Saved entries:

--------------------------------------------------

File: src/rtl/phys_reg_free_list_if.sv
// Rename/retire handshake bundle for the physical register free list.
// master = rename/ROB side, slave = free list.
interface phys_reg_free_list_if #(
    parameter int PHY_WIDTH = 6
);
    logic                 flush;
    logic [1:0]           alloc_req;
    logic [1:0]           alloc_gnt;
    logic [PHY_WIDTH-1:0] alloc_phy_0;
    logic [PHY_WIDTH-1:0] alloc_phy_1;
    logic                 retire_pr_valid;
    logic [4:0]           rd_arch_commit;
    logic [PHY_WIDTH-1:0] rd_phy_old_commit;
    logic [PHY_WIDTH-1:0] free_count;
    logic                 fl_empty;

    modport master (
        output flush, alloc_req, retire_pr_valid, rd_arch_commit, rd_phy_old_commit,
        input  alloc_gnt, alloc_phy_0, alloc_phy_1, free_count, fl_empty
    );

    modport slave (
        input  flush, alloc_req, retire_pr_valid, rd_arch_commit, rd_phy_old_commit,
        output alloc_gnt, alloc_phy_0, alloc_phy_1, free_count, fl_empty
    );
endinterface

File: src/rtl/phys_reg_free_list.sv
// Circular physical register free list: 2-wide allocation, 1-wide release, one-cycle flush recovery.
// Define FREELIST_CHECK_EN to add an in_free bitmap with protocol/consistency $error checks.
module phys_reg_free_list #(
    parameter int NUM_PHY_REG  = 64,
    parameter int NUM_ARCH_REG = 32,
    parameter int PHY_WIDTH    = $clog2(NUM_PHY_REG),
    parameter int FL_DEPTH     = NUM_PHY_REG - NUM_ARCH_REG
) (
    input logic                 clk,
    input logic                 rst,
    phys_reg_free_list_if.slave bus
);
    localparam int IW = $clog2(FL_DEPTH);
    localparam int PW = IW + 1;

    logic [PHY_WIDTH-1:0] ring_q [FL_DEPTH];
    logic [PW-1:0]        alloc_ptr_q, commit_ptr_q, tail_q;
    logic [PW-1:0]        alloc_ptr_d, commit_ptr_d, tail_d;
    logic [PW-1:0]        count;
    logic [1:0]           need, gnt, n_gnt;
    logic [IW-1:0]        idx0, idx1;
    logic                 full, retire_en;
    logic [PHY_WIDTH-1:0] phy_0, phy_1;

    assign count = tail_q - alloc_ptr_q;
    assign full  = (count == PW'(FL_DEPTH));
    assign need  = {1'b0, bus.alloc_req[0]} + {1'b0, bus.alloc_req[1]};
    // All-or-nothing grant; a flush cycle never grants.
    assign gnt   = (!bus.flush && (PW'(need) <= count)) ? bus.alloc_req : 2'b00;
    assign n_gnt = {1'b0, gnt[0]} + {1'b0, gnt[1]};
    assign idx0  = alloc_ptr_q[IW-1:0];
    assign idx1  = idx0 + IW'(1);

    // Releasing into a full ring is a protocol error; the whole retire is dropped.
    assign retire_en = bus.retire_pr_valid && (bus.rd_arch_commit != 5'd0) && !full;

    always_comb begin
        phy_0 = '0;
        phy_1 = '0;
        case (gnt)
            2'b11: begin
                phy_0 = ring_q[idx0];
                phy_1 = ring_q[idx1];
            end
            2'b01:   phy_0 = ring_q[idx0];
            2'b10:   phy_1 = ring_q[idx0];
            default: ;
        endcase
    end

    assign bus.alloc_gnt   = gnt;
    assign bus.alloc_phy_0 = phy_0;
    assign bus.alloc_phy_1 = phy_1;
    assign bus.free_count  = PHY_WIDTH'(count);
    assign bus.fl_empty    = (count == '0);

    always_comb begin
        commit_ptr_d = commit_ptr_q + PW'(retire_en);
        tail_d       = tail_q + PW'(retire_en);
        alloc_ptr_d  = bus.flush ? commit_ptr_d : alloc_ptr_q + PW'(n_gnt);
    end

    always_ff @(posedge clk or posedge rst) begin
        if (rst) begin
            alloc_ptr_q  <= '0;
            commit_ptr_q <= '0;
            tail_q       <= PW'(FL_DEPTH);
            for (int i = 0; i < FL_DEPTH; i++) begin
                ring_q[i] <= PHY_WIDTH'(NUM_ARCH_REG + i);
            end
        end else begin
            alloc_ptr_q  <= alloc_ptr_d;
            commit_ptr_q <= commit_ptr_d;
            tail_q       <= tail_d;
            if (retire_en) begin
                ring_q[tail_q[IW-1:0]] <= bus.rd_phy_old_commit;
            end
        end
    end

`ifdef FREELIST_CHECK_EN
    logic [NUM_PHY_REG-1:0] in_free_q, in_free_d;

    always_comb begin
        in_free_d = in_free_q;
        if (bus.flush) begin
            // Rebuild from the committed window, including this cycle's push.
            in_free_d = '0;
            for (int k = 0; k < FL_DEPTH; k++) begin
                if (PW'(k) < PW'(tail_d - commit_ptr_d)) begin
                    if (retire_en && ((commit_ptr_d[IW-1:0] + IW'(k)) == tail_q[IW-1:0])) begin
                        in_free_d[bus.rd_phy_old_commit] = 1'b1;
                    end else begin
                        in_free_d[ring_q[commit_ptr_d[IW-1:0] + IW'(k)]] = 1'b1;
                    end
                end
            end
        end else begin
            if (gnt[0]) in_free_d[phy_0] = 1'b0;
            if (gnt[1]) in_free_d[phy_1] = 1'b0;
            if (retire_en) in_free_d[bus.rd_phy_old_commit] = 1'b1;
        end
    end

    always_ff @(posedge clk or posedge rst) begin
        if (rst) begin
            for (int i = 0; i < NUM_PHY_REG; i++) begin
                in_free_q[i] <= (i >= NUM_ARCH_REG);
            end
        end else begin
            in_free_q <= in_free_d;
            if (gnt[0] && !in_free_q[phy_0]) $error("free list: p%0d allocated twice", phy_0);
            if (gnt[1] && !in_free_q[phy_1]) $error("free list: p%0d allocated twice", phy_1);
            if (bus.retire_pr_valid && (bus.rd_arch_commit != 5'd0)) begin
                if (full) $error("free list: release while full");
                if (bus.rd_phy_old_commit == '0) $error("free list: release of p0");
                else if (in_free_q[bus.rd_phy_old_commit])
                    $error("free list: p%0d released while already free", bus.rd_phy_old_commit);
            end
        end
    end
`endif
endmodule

--------------------------------------------------

### Exercise details
The answer is every line in the data where the word "File" appears.

### Response
File: src/rtl/phys_reg_free_list_if.sv
File: src/rtl/phys_reg_free_list.sv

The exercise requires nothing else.